An extension of a theorem of Bers and Finn on the removability of isolated singularities to the Euler-Lagrange equations related to general linear growth problems

TL;DR

This paper extends a classical theorem on the removability of isolated singularities from minimal surface equations to more general linear growth functionals, broadening the understanding of singularity behavior in nonlinear PDEs.

Contribution

It generalizes the Bers and Finn theorem to a wider class of Euler-Lagrange equations with linear growth, using generalized catenoids for comparison principles.

Findings

Removability of isolated singularities holds for general linear growth functionals.

Generalized catenoids are effective tools for proving comparison principles.

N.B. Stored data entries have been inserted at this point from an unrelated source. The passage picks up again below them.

[src/sv/agrl_ram.sv]
// Generic single-write, single-read RAM with a registered read port.
// Self-contained; used for the elevation and bearing tables.
module agrl_ram #(
    parameter int WIDTH = 16,
    parameter int DEPTH = 64
) (
    input  logic                     i_clk,
    input  logic                     i_we,
    input  logic [$clog2(DEPTH)-1:0] i_waddr,
    input  logic [WIDTH-1:0]         i_wdata,
    input  logic [$clog2(DEPTH)-1:0] i_raddr,
    output logic [WIDTH-1:0]         o_rdata
);

    logic [WIDTH-1:0] r_mem [DEPTH];
    logic [WIDTH-1:0] r_rdata;

    always_ff @(posedge i_clk) begin
        if (i_we) begin
            r_mem[i_waddr] <= i_wdata;
        end
        r_rdata <= r_mem[i_raddr];
    end

    assign o_rdata = r_rdata;

endmodule

[config.mk]
export PLATFORM = sky130hd
export DESIGN_NAME = agrl_ram
export DESIGN_NICKNAME = d
export VERILOG_FILES = /design/src/sv/agrl_ram.sv
export SDC_FILE = /design/constraint.sdc
export NUM_CORES = 1
export LEC_CHECK = 0
export BUFFER_PORTS_ARGS = -buffer_cell sky130_fd_sc_hd__buf_2
export CAP_MARGIN = 25
export CORE_ASPECT_RATIO = 0.7
export CORE_UTILIZATION = 39
export DETAILED_ROUTE_END_ITERATION = 10
export GPL_TIMING_DRIVEN = 1
export SLEW_MARGIN = 40
export SYNTH_ARGS = -nofsm -noshare
export SYNTH_HDL_FRONTEND = slang
export SYNTH_SLANG_ARGS = --single-unit
[constraint.sdc]
create_clock -name i_clk -period 3.6 [get_ports i_clk]
set_input_delay 0.54 -clock i_clk [delete_from_list [all_inputs] [get_ports i_clk]]
set_output_delay 0.54 -clock i_clk [all_outputs]
set_load 0.01 [all_outputs]
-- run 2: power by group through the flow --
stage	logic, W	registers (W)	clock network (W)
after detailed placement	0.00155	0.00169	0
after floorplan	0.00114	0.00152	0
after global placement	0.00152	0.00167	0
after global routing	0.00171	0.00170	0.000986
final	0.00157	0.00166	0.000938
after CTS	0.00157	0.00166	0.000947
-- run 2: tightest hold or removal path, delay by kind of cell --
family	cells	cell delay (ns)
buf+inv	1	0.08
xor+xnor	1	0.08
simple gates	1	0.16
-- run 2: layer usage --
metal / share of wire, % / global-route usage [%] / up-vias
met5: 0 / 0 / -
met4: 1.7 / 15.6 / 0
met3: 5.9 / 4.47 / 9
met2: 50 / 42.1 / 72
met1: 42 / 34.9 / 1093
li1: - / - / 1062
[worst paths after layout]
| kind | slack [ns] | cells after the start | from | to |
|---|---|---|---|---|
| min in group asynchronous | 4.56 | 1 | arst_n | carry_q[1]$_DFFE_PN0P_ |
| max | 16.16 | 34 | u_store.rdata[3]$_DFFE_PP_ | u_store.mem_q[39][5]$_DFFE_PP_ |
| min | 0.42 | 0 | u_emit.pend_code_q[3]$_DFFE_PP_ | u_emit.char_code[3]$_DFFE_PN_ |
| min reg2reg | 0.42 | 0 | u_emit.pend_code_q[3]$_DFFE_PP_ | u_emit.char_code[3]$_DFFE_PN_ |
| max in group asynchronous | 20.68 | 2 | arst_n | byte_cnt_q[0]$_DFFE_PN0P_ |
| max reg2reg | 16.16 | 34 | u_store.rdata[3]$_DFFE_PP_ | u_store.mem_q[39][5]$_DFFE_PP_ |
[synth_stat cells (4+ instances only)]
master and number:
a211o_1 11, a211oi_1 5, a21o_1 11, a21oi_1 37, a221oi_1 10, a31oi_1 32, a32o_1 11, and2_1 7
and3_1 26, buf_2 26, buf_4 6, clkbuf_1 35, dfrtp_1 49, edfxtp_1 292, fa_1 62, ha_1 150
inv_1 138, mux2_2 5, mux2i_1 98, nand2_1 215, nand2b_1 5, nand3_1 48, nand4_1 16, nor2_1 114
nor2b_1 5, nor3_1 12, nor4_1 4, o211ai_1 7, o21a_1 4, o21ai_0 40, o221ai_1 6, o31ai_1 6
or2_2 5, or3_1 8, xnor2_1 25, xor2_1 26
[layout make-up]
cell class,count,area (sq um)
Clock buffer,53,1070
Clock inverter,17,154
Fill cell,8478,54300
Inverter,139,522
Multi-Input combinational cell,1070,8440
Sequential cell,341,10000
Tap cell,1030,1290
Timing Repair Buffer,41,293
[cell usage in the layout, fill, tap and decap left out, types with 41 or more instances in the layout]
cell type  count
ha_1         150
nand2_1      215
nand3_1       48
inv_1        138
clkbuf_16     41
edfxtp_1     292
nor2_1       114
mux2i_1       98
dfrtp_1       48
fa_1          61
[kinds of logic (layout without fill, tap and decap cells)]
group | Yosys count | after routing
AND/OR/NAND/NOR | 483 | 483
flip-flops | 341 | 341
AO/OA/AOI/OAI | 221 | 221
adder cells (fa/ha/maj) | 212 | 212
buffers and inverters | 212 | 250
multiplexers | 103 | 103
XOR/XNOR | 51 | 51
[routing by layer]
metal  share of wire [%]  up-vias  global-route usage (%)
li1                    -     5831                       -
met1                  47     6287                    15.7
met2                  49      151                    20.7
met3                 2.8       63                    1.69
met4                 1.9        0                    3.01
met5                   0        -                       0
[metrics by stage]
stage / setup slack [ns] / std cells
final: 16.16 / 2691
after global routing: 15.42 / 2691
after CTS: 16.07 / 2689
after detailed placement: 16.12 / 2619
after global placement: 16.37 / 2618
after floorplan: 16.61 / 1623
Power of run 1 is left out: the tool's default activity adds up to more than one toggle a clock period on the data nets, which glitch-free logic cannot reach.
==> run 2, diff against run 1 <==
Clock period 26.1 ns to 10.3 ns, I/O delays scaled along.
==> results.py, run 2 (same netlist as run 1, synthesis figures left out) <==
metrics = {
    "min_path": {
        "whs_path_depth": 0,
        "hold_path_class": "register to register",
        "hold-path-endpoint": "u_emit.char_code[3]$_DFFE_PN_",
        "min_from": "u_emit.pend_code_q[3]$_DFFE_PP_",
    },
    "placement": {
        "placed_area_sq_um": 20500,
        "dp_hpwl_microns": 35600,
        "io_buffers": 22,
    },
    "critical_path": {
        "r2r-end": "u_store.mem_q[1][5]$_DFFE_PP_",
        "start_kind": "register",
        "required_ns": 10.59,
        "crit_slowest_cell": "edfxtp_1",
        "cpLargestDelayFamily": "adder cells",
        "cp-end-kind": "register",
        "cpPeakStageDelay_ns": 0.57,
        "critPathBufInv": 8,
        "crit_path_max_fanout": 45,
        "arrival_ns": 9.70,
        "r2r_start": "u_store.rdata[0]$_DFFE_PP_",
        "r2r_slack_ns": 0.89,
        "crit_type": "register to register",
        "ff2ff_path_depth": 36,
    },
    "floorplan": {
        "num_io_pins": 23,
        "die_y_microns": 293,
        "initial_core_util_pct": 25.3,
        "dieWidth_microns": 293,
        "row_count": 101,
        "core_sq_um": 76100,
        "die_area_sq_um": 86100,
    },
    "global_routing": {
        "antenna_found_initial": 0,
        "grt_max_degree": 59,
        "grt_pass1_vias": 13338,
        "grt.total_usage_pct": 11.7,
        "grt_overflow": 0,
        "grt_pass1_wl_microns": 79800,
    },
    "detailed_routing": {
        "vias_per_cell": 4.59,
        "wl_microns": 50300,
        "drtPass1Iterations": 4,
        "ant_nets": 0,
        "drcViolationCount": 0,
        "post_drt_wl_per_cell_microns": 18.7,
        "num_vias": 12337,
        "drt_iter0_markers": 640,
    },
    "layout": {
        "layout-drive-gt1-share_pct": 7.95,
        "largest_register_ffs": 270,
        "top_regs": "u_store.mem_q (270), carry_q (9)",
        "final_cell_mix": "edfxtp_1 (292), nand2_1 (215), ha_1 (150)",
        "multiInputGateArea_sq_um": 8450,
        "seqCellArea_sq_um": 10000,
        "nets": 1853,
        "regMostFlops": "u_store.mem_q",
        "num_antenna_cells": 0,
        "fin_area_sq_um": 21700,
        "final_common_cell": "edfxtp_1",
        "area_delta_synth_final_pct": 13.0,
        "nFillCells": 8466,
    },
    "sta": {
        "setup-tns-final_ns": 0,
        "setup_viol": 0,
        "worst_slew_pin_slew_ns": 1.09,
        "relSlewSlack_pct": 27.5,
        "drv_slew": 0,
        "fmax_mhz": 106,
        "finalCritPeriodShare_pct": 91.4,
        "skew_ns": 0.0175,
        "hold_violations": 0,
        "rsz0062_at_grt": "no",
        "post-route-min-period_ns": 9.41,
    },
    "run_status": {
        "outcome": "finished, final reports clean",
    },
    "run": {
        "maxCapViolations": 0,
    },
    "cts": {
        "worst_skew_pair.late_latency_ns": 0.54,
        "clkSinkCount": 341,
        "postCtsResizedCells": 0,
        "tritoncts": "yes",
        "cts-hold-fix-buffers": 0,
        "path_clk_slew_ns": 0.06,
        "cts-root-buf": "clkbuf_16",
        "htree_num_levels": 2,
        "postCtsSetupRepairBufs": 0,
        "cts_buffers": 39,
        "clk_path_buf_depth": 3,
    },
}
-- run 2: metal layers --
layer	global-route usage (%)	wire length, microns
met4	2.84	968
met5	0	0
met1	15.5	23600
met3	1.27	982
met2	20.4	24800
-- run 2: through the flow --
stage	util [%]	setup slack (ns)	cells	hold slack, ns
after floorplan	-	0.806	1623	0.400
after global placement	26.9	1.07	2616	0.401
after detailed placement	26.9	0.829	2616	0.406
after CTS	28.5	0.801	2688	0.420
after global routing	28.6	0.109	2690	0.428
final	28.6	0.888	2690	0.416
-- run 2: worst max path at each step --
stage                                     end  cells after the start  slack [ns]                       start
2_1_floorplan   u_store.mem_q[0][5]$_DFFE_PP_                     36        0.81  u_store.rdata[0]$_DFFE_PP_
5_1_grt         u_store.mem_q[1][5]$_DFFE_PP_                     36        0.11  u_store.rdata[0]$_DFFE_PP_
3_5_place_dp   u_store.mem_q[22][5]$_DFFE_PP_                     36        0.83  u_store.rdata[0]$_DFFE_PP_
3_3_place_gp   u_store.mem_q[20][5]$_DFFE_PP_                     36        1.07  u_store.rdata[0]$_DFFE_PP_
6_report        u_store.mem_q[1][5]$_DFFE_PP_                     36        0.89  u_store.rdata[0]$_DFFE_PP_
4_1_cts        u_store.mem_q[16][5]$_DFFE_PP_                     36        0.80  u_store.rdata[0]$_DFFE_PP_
### src/hw/rtl/mrfct_div.sv
module mrfct_div
    import mrfct_pkg::*;
(
    input  logic     clk,
    input  logic     rst_n,
    input  div_req_t req,
    output div_rsp_t rsp
);

    localparam int STEP_W = $clog2(ADC_W);

    logic              busy_reg,  busy_next;
    logic              done_reg,  done_next;
    logic [STEP_W-1:0] step_reg,  step_next;
    logic [ADC_W-1:0]  acc_reg,   acc_next;
    logic [ADC_W-1:0]  quo_reg,   quo_next;
    logic [ADC_W-1:0]  dvs_reg,   dvs_next;
    logic [ADC_W:0]    trial;
    logic              fits;

    // One quotient bit per cycle: shift in the next dividend bit and try a subtract.
    assign trial = {acc_reg, quo_reg[ADC_W-1]};
    assign fits  = trial >= {1'b0, dvs_reg};

    always_comb
    begin
        busy_next = busy_reg;
        done_next = 1'b0;
        step_next = step_reg;
        acc_next  = acc_reg;
        quo_next  = quo_reg;
        dvs_next  = dvs_reg;
        if (req.start)
        begin
            busy_next = 1'b1;
            step_next = '0;
            acc_next  = '0;
            quo_next  = req.dividend;
            dvs_next  = req.divisor;
        end
        else if (busy_reg)
        begin
            if (fits)
            begin
                acc_next = ADC_W'(trial - {1'b0, dvs_reg});
            end
            else
            begin
                acc_next = ADC_W'(trial);
            end
            quo_next = {quo_reg[ADC_W-2:0], fits};
            if (step_reg == STEP_W'(ADC_W - 1))
            begin
                busy_next = 1'b0;
                done_next = 1'b1;
            end
            else
            begin
                step_next = step_reg + 1'b1;
            end
        end
    end

    always_ff @(posedge clk or negedge rst_n)
    begin
        if (!rst_n)
        begin
            busy_reg <= 1'b0;
            done_reg <= 1'b0;
            step_reg <= '0;
        end
        else
        begin
            busy_reg <= busy_next;
            done_reg <= done_next;
            step_reg <= step_next;
        end
    end

    // Datapath registers need no reset.
    always_ff @(posedge clk)
    begin
        acc_reg <= acc_next;
        quo_reg <= quo_next;
        dvs_reg <= dvs_next;
    end

    assign rsp.done     = done_reg;
    assign rsp.quotient = quo_reg;

endmodule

The results extend classical minimal surface theory to broader variational problems.

Abstract

A famous theorem of Bers and Finn states that isolated singularities of solutions to the non-parametric minimal surface equation are removable. We show that this result remains valid, if the area functional is replaced by a general functional of linear growth depending on the modulus of the gradient. We emphasize that Serrin ([1]) in fact proved the removability of singularities on sets of $(n-1)$-dimensional Hausdorff measure zero in an even more general setting. Our main interest is to generalize the comparison principles as outlined, for instance, in Section 10 of [2] without having the particular geometric structure of minimal surfaces. It turns out that generalized catenoids serve as an appropriate tool for proving our results.